---------- Supplied data ----------

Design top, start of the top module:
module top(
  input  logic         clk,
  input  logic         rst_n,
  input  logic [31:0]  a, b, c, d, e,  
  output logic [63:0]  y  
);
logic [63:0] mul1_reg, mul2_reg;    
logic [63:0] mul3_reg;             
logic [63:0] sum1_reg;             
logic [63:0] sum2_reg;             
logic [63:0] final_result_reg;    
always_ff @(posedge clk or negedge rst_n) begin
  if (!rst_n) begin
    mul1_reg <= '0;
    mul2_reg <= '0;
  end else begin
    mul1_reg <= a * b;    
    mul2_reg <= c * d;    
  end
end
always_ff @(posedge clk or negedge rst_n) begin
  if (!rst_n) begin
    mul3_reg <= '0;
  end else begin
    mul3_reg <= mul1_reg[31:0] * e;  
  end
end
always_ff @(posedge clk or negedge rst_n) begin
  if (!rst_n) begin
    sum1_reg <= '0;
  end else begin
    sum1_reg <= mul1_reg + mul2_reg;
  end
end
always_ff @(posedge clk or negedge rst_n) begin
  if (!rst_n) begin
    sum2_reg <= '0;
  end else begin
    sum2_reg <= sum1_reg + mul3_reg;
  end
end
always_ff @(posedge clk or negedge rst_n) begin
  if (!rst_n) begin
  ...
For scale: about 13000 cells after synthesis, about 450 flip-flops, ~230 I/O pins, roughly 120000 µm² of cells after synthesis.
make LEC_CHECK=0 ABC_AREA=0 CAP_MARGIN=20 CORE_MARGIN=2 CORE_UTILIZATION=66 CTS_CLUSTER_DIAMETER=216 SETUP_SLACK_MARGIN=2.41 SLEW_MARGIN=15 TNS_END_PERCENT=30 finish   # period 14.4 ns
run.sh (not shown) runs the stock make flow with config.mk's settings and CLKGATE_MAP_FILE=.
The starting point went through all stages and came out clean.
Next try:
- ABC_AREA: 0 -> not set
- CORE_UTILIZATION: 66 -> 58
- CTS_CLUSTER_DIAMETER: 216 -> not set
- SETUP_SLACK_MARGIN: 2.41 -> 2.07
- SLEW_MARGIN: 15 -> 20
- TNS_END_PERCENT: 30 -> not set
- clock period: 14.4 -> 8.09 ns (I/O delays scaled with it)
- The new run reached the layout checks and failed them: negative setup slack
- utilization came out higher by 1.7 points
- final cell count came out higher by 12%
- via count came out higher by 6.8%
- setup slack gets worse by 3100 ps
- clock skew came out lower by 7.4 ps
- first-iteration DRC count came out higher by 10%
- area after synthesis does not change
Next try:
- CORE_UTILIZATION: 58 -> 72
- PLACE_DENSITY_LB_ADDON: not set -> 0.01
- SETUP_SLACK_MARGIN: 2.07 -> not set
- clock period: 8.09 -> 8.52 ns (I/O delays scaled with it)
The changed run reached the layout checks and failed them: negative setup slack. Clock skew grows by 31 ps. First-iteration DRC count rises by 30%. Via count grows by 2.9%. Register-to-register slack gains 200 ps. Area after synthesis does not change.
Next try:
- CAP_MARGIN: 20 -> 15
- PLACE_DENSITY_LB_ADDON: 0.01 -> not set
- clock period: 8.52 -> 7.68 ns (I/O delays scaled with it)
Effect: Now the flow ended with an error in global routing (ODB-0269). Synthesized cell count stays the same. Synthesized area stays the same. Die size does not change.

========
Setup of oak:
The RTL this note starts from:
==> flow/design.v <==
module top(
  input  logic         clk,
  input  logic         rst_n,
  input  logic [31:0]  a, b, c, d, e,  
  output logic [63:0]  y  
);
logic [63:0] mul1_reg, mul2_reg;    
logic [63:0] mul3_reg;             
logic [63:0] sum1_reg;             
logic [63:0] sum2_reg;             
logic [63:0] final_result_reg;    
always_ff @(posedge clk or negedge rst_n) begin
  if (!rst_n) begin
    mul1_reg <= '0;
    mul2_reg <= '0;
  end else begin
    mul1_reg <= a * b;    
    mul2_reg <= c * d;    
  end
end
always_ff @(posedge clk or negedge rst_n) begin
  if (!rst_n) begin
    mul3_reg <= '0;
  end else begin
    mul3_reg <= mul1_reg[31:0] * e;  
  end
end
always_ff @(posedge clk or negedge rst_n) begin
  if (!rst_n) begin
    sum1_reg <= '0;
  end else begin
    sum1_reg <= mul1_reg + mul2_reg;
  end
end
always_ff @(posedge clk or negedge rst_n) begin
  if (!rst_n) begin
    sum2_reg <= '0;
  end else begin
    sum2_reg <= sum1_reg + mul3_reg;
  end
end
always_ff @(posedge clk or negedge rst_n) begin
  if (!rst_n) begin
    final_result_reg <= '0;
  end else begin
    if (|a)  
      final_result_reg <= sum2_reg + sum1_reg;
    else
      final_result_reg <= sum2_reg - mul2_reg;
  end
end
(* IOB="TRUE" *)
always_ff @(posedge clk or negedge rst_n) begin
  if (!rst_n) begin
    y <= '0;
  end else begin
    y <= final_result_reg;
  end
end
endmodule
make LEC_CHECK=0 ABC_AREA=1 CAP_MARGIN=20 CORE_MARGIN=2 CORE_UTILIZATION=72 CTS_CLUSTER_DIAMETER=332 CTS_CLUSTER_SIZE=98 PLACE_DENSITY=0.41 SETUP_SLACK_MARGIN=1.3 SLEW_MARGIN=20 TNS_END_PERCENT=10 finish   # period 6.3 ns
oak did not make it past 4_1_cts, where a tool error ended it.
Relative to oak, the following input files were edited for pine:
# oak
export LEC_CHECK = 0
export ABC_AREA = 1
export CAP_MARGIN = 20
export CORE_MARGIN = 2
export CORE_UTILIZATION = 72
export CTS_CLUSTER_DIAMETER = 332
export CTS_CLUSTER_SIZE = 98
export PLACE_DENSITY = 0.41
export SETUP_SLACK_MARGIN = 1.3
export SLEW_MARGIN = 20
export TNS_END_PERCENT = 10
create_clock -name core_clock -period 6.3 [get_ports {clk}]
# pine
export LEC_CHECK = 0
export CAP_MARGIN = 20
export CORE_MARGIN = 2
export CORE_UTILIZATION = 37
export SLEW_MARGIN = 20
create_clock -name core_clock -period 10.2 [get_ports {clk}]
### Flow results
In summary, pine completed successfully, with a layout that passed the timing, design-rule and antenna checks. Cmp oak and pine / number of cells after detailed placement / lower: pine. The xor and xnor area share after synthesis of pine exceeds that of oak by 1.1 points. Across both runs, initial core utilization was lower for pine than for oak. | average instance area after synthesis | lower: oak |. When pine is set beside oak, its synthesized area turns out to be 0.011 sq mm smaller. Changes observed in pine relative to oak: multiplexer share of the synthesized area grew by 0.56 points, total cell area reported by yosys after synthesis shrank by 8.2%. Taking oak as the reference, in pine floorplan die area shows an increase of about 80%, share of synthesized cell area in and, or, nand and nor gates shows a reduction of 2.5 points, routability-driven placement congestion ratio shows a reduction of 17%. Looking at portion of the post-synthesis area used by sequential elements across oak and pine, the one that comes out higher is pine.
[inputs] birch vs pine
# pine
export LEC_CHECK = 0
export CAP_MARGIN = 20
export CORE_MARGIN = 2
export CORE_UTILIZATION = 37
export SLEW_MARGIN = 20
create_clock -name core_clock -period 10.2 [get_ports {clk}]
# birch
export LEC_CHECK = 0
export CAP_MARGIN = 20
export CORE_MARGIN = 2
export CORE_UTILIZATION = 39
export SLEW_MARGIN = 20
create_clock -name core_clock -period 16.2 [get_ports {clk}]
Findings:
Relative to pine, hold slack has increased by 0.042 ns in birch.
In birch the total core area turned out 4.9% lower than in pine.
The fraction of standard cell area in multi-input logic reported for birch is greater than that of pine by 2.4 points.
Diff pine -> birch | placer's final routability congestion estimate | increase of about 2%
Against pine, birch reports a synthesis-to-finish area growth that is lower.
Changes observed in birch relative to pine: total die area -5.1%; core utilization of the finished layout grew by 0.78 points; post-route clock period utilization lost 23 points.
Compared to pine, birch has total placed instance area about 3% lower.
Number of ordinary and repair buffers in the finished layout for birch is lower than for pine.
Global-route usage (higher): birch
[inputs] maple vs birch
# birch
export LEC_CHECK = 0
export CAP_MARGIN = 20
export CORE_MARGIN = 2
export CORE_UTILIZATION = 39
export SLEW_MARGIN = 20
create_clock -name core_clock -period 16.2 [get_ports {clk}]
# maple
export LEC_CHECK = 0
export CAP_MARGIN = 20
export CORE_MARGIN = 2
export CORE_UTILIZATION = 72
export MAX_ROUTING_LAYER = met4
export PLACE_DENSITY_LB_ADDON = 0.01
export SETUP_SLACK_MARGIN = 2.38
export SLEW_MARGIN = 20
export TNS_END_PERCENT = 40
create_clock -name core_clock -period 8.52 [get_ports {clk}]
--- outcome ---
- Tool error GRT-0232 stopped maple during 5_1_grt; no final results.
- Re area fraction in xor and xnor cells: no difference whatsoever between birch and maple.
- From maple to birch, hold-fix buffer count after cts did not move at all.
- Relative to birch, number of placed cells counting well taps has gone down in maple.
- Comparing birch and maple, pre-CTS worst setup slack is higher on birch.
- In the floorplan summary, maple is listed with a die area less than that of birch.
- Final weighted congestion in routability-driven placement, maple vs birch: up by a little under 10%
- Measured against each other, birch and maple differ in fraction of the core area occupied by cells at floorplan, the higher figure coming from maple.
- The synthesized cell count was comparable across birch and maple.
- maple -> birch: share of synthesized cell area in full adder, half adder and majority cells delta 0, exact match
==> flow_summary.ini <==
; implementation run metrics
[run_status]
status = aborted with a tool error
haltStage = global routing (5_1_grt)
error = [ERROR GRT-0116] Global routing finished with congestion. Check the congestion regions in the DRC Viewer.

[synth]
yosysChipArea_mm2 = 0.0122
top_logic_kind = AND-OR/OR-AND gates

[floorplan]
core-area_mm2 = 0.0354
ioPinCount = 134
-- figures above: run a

----------

Every line above that holds the string "them" should be copied into the answer.

▶ [Result for this task]:
- The new run reached the layout checks and failed them: negative setup slack
The changed run reached the layout checks and failed them: negative setup slack. Clock skew grows by 31 ps. First-iteration DRC count rises by 30%. Via count grows by 2.9%. Register-to-register slack gains 200 ps. Area after synthesis does not change.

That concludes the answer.